Harbor Crest’s competitive team instrumented tick-aligned death replays and found three failure modes:

  • Same-tick trades — 22% of rifle duels had both damage events on one tick; ping-based tie-break angered mid-ping players.
  • Missed peek samples — jiggle peeks under 12 ms lost to holders who never saw head hitbox on server replay.
  • Plant/defuse snap — bomb progress bar moved in 15.6 ms jumps; clutch defuses felt random at high ping.

Shipped changes:

  • Authoritative simulation raised to 128 Hz on ranked pools.
  • Sub-tick hitscan with 100 ms rewind cap (unchanged policy).
  • Network snapshots held at 64 Hz with delta compression.
  • Trade rule changed to both-kill when damage within 4 ms sub-tick window instead of ping tie-break.
  • Telemetry dashboard: tick bucket histogram per death, unfair-trade rate by ping decile.

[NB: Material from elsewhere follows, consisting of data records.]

File: src/design/cpmw_top.sv
// Behaviour
// - Low power select low gives normal mode with driver and main receiver on.
// - Low power select high gives standby with driver and receiver off, only the wake monitor on.
// - In normal mode the bus is driven dominant while the transmit bit is low, recessive while high.
// - In normal mode the receive bit is low on a dominant bus and high on a recessive bus.
// - In standby the receive bit is low while a wake-up request is pending and high otherwise.
// - In standby only a dominant period longer than the wake filter time raises a wake-up request.
// - In standby both bus lines get weak pull-downs and the common-mode output is off.
// - In normal mode the common-mode output is on and the bus stays recessive when not driven.
// - With low power select high or open the transmit bit is ignored and the bus is pulled down weakly.
// - A dominant transmit bit held past the dominant timeout disables the driver until it goes recessive; a bit low on entry to normal mode is never timed out.
// - An open low power select reads as high and an open transmit bit reads as recessive.
//
// The address map and the AXI4-Lite slave port were chosen for this implementation.
`timescale 1ns/1ps
module cpmw_top
  import cpmw_pkg::*;
#(
  parameter int WAKE_FILTER_CYC = cpmw_pkg::CPMW_WAKE_FILTER_CYC,
  parameter int DOM_TIMEOUT_CYC = cpmw_pkg::CPMW_DOM_TIMEOUT_CYC
) (
  input  wire logic        clk_sys,
  input  wire logic        rst_n,
  input  wire logic        tx_bit,
  input  wire logic        tx_bit_open,
  input  wire logic        low_power_select,
  input  wire logic        low_power_select_open,
  output logic             rx_bit,
  input  wire logic        bus_dominant,
  output logic             bus_drive_dominant,
  output logic             bus_pulldown_en,
  output logic             split_en,
  output logic             main_rx_en,
  output logic             wake_rx_en,
  output logic             irq,
  input  wire logic [7:0]  s_axil_awaddr,
  input  wire logic        s_axil_awvalid,
  output logic             s_axil_awready,
  input  wire logic [31:0] s_axil_wdata,
  input  wire logic [3:0]  s_axil_wstrb,
  input  wire logic        s_axil_wvalid,
  output logic             s_axil_wready,
  output logic [1:0]       s_axil_bresp,
  output logic             s_axil_bvalid,
  input  wire logic        s_axil_bready,
  input  wire logic [7:0]  s_axil_araddr,
  input  wire logic        s_axil_arvalid,
  output logic             s_axil_arready,
  output logic [31:0]      s_axil_rdata,
  output logic [1:0]       s_axil_rresp,
  output logic             s_axil_rvalid,
  input  wire logic        s_axil_rready
);
  import cpmw_pkg::*;

  localparam logic [2:0] SYNC_RST = 3'b011;

  logic [2:0] sync_in;
  logic [2:0] sync_out;
  logic       tx_s;
  logic       lps_s;
  logic       dom_s;

  // Pins come from outside; reset values make the idle state standby and recessive
  assign sync_in = {bus_dominant, tx_bit | tx_bit_open, low_power_select | low_power_select_open};

  cpmw_sync #(
    .W       (3),
    .RST_VAL (SYNC_RST)
  ) u_sync (
    .clk_sys  (clk_sys),
    .rst_n    (rst_n),
    .async_in (sync_in),
    .sync_out (sync_out)
  );

  assign lps_s = sync_out[0];
  assign tx_s  = sync_out[1];
  assign dom_s = sync_out[2];

  cpmw_mode_t mode_q;
  logic       tx_prev_q;
  logic       to_active_q;
  logic [CPMW_CNT_W-1:0] dto_cnt_q;
  logic [CPMW_CNT_W-1:0] wake_cnt_q;
  logic       wake_pend_q;
  logic [31:0] ctrl_q;
  logic [CPMW_IRQ_W-1:0] irq_stat_q;
  logic [CPMW_IRQ_W-1:0] irq_mask_q;
  logic [CPMW_CNT_W-1:0] wake_lim_q;
  logic [CPMW_CNT_W-1:0] dto_lim_q;
  logic       wake_evt;
  logic       to_evt;
  logic       mode_evt;

  // Mode follows the select pin directly
  always_ff @(posedge clk_sys or negedge rst_n) begin
    if (!rst_n) begin
      mode_q <= CPMW_STANDBY;
    end else begin
      mode_q <= lps_s ? CPMW_STANDBY : CPMW_NORMAL;
    end
  end
  assign mode_evt = (mode_q == CPMW_NORMAL) == lps_s;

  // Dominant timeout: started by falling edge, cleared by recessive input
  always_ff @(posedge clk_sys or negedge rst_n) begin
    if (!rst_n) begin
      tx_prev_q   <= 1'b1;
      dto_cnt_q   <= '0;
      to_active_q <= 1'b0;
    end else begin
      tx_prev_q <= tx_s;
      if (tx_s || mode_q != CPMW_NORMAL) begin
        dto_cnt_q   <= '0;
        to_active_q <= 1'b0;
      end else if (tx_prev_q && !tx_s) begin
        dto_cnt_q <= CPMW_CNT_W'(1);
      end else if (dto_cnt_q != '0 && !to_active_q) begin
        if (ctrl_q[CPMW_CTRL_TO_EN] && dto_cnt_q >= dto_lim_q) begin
          to_active_q <= 1'b1;
        end else begin
          dto_cnt_q <= dto_cnt_q + CPMW_CNT_W'(1);
        end
      end
    end
  end
  assign to_evt = ctrl_q[CPMW_CTRL_TO_EN] && !to_active_q && dto_cnt_q != '0
                  && dto_cnt_q >= dto_lim_q && !tx_s && mode_q == CPMW_NORMAL;

  // Wake filter counts dominant cycles in standby; request sticks until normal mode
  always_ff @(posedge clk_sys or negedge rst_n) begin
    if (!rst_n) begin
      wake_cnt_q  <= '0;
      wake_pend_q <= 1'b0;
    end else if (mode_q != CPMW_STANDBY) begin
      wake_cnt_q  <= '0;
      wake_pend_q <= 1'b0;
    end else if (!dom_s) begin
      wake_cnt_q <= '0;
    end else if (wake_cnt_q >= wake_lim_q) begin
      wake_pend_q <= 1'b1;
    end else begin
      wake_cnt_q <= wake_cnt_q + CPMW_CNT_W'(1);
    end
  end
  // Fires on the first dominant sample beyond the limit, so a pulse of exactly the limit is ignored
  assign wake_evt = mode_q == CPMW_STANDBY && dom_s && wake_cnt_q >= wake_lim_q && !wake_pend_q;

  // Pin outputs from flops
  always_ff @(posedge clk_sys or negedge rst_n) begin
    if (!rst_n) begin
      rx_bit             <= 1'b1;
      bus_drive_dominant <= 1'b0;
      bus_pulldown_en    <= 1'b1;
      split_en           <= 1'b0;
      main_rx_en         <= 1'b0;
      wake_rx_en         <= 1'b1;
    end else if (mode_q == CPMW_NORMAL) begin
      rx_bit             <= !dom_s;
      bus_drive_dominant <= !tx_s && !to_active_q && !to_evt;
      bus_pulldown_en    <= 1'b0;
      split_en           <= 1'b1;
      main_rx_en         <= 1'b1;
      wake_rx_en         <= 1'b0;
    end else begin
      rx_bit             <= !(wake_pend_q || wake_evt);
      bus_drive_dominant <= 1'b0;
      bus_pulldown_en    <= 1'b1;
      split_en           <= 1'b0;
      main_rx_en         <= 1'b0;
      wake_rx_en         <= 1'b1;
    end
  end

  // AXI4-Lite slave: one write and one read at a time
  logic       aw_hold_q;
  logic       w_hold_q;
  logic [7:0] aw_addr_q;
  logic [31:0] w_data_q;
  logic [3:0] w_strb_q;
  logic       wr_go;
  logic       wr_hit;
  logic [CPMW_IRQ_W-1:0] w1c;

  assign s_axil_awready = !aw_hold_q && !s_axil_bvalid;
  assign s_axil_wready  = !w_hold_q && !s_axil_bvalid;
  assign wr_go = aw_hold_q && w_hold_q;

  always_ff @(posedge clk_sys or negedge rst_n) begin
    if (!rst_n) begin
      aw_hold_q     <= 1'b0;
      w_hold_q      <= 1'b0;
      aw_addr_q     <= '0;
      w_data_q      <= '0;
      w_strb_q      <= '0;
      s_axil_bvalid <= 1'b0;
      s_axil_bresp  <= CPMW_RESP_OKAY;
    end else begin
      if (s_axil_awvalid && s_axil_awready) begin
        aw_hold_q <= 1'b1;
        aw_addr_q <= s_axil_awaddr;
      end
      if (s_axil_wvalid && s_axil_wready) begin
        w_hold_q <= 1'b1;
        w_data_q <= s_axil_wdata;
        w_strb_q <= s_axil_wstrb;
      end
      if (wr_go) begin
        aw_hold_q     <= 1'b0;
        w_hold_q      <= 1'b0;
        s_axil_bvalid <= 1'b1;
        s_axil_bresp  <= wr_hit ? CPMW_RESP_OKAY : CPMW_RESP_SLVERR;
      end else if (s_axil_bvalid && s_axil_bready) begin
        s_axil_bvalid <= 1'b0;
      end
    end
  end

  always_comb begin
    unique case (aw_addr_q)
      CPMW_OFS_CTRL, CPMW_OFS_IRQ, CPMW_OFS_MASK, CPMW_OFS_WAKEF, CPMW_OFS_DTO, CPMW_OFS_STATUS: wr_hit = 1'b1;
      default: wr_hit = 1'b0;
    endcase
  end

  function automatic logic [31:0] merge(input logic [31:0] old, input logic [31:0] nw, input logic [3:0] be);
    logic [31:0] r;
    r = old;
    for (int b = 0; b < 4; b++) begin
      if (be[b]) begin
        r[8*b +: 8] = nw[8*b +: 8];
      end
    end
    return r;
  endfunction

  always_ff @(posedge clk_sys or negedge rst_n) begin
    if (!rst_n) begin
      ctrl_q     <= CPMW_RST_CTRL;
      irq_mask_q <= CPMW_RST_MASK[CPMW_IRQ_W-1:0];
      wake_lim_q <= CPMW_CNT_W'(WAKE_FILTER_CYC);
      dto_lim_q  <= CPMW_CNT_W'(DOM_TIMEOUT_CYC);
    end else if (wr_go) begin
      unique case (aw_addr_q)
        CPMW_OFS_CTRL:  ctrl_q     <= merge(ctrl_q, w_data_q, w_strb_q);
        CPMW_OFS_MASK:  irq_mask_q <= w_strb_q[0] ? w_data_q[CPMW_IRQ_W-1:0] : irq_mask_q;
        CPMW_OFS_WAKEF: wake_lim_q <= merge(wake_lim_q, w_data_q, w_strb_q);
        CPMW_OFS_DTO:   dto_lim_q  <= merge(dto_lim_q, w_data_q, w_strb_q);
        default: ;
      endcase
    end
  end

  // Write-one-to-clear; a new event in the same cycle wins
  assign w1c = (wr_go && aw_addr_q == CPMW_OFS_IRQ && w_strb_q[0]) ? w_data_q[CPMW_IRQ_W-1:0] : '0;
  always_ff @(posedge clk_sys or negedge rst_n) begin
    if (!rst_n) begin
      irq_stat_q <= '0;
    end else begin
      irq_stat_q <= (irq_stat_q & ~w1c) | {mode_evt, to_evt, wake_evt};
    end
  end
  assign irq = |(irq_stat_q & irq_mask_q);

  assign s_axil_arready = !s_axil_rvalid;
  always_ff @(posedge clk_sys or negedge rst_n) begin
    if (!rst_n) begin
      s_axil_rvalid <= 1'b0;
      s_axil_rdata  <= '0;
      s_axil_rresp  <= CPMW_RESP_OKAY;
    end else if (s_axil_arvalid && s_axil_arready) begin
      s_axil_rvalid <= 1'b1;
      s_axil_rresp  <= CPMW_RESP_OKAY;
      unique case (s_axil_araddr)
        CPMW_OFS_CTRL:   s_axil_rdata <= ctrl_q;
        CPMW_OFS_STATUS: s_axil_rdata <= {26'h0, wake_pend_q, to_active_q, !tx_s, dom_s, lps_s,
                                          mode_q == CPMW_STANDBY};
        CPMW_OFS_IRQ:    s_axil_rdata <= {29'h0, irq_stat_q};
        CPMW_OFS_MASK:   s_axil_rdata <= {29'h0, irq_mask_q};
        CPMW_OFS_WAKEF:  s_axil_rdata <= wake_lim_q;
        CPMW_OFS_DTO:    s_axil_rdata <= dto_lim_q;
        default: begin
          s_axil_rdata <= 32'h0000_0000;
          s_axil_rresp <= CPMW_RESP_SLVERR;
        end
      endcase
    end else if (s_axil_rvalid && s_axil_rready) begin
      s_axil_rvalid <= 1'b0;
    end
  end

  chk_standby_drive: assert property (@(posedge clk_sys) disable iff (!rst_n)
    mode_q == CPMW_STANDBY |=> !bus_drive_dominant && bus_pulldown_en && !split_en)
    else $error("standby outputs wrong");
  chk_normal_split: assert property (@(posedge clk_sys) disable iff (!rst_n)
    mode_q == CPMW_NORMAL |=> split_en && !bus_pulldown_en && main_rx_en)
    else $error("normal outputs wrong");
  chk_rx_follow: assert property (@(posedge clk_sys) disable iff (!rst_n)
    mode_q == CPMW_NORMAL && dom_s |=> !rx_bit)
    else $error("rx does not follow bus");
  chk_tx_drive: assert property (@(posedge clk_sys) disable iff (!rst_n)
    mode_q == CPMW_NORMAL && tx_s |=> !bus_drive_dominant)
    else $error("recessive tx drove bus");
  chk_mode_select: assert property (@(posedge clk_sys) disable iff (!rst_n)
    lps_s |=> mode_q == CPMW_STANDBY)
    else $error("standby not entered");
  chk_wake_short: assert property (@(posedge clk_sys) disable iff (!rst_n)
    mode_q == CPMW_STANDBY && !wake_pend_q && !dom_s |=> !wake_pend_q)
    else $error("wake without dominant");
  chk_wake_rx: assert property (@(posedge clk_sys) disable iff (!rst_n)
    mode_q == CPMW_STANDBY && $past(mode_q) == CPMW_STANDBY && wake_pend_q |=> !rx_bit)
    else $error("pending wake not shown");
  chk_timeout_off: assert property (@(posedge clk_sys) disable iff (!rst_n)
    to_active_q && !tx_s |=> !bus_drive_dominant)
    else $error("driver on after timeout");
  chk_normal_mode: assert property (@(posedge clk_sys) disable iff (!rst_n)
    !lps_s |=> mode_q == CPMW_NORMAL)
    else $error("normal not entered");

  cov_wake: cover property (@(posedge clk_sys) disable iff (!rst_n) $rose(wake_pend_q));
  cov_timeout: cover property (@(posedge clk_sys) disable iff (!rst_n) $rose(to_active_q));
  cov_irq: cover property (@(posedge clk_sys) disable iff (!rst_n) $rose(irq));

endmodule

Unfair-trade tickets dropped 47% → 9%. Host CPU per match rose 18%; queue times unchanged because only ranked pools moved to upgraded hardware. Casual playlists stayed 64 Hz sim for cost.

Technique decision table

Approach When to choose When to avoid
64 Hz sim only Budget hosts, large BR maps, co-op Ranked small-map duels where peek/trade fairness is brand
128 Hz sim Competitive tactical shooters, esports path Mobile or 100+ player shards without dedicated silicon
128 sim + 64 snapshots CPU for hits, bandwidth constrained routes When enemy skating is already your top complaint
Sub-tick hits on 64 sim Incremental upgrade before full 128 migration Without movement sub-tick, peek quantization remains
Full rollback 2–4 player fighting, deterministic physics 10v10 utility + projectiles + persistent world state
Higher render FPS only Local feel via prediction Never as substitute for server tick on trades

Common pitfalls

  • Marketing 128 tick but sim stays 64 — players benchmark with replays; trust loss is permanent.
  • Raising tick without tie-break review — finer buckets still collide; define both-kill or damage-priority rules.
  • Ignoring snapshot rate — 128 sim with 20 Hz snapshots looks like teleporting enemies despite “good tick.”
  • Sub-tick without rewind cap — exploiters stretch timestamps; cap at min(client ping, policy max).
  • Tick-dependent UI — countdown timers that use client frame delta drift from server bomb tick.
  • Physics at mixed rates — grenades sim at 30 Hz while players at 128 Hz causes foot sliding on explosions.
  • No per-pool labeling — casual 64 and ranked 128 in one queue confuses MMR and complaints.

Production checklist

  • Document simulation Hz, snapshot Hz, and sub-tick policy in server config.
  • Tag every input with sequence_id and monotonic client_time.
  • Align lag-compensation rewind cap to tick and sub-tick sampling rules.
  • Define explicit trade resolution for same-tick and sub-tick collisions.
  • Instrument death replays with tick bucket and ping decile dimensions.
  • Match bomb/plant/defuse progress to server tick, not client animation.
  • Decouple snapshot bandwidth from sim rate when CPU allows.
  • Expose tick rate in server browser and post-match telemetry for ranked.
  • Load-test CPU per player at target sim Hz before fleet resize.
  • Playtest duels at 30, 60, 90, and 120 ms artificial latency on each pool.

Key takeaways

  • Simulation tick, snapshot rate, and render FPS are three clocks — raise the right one for the problem you are solving.
  • 64 Hz quantizes peek and trade windows in ways lag compensation alone cannot erase.
  • 128 Hz sim with 64 Hz snapshots is a practical competitive default when bandwidth is tight.
  • Sub-tick hit sampling improves hitscan fairness without doubling full-world physics cost.
  • Harbor Crest cut unfair-trade reports 47% → 9% with 128 Hz sim, sub-tick hits, and both-kill trade rules.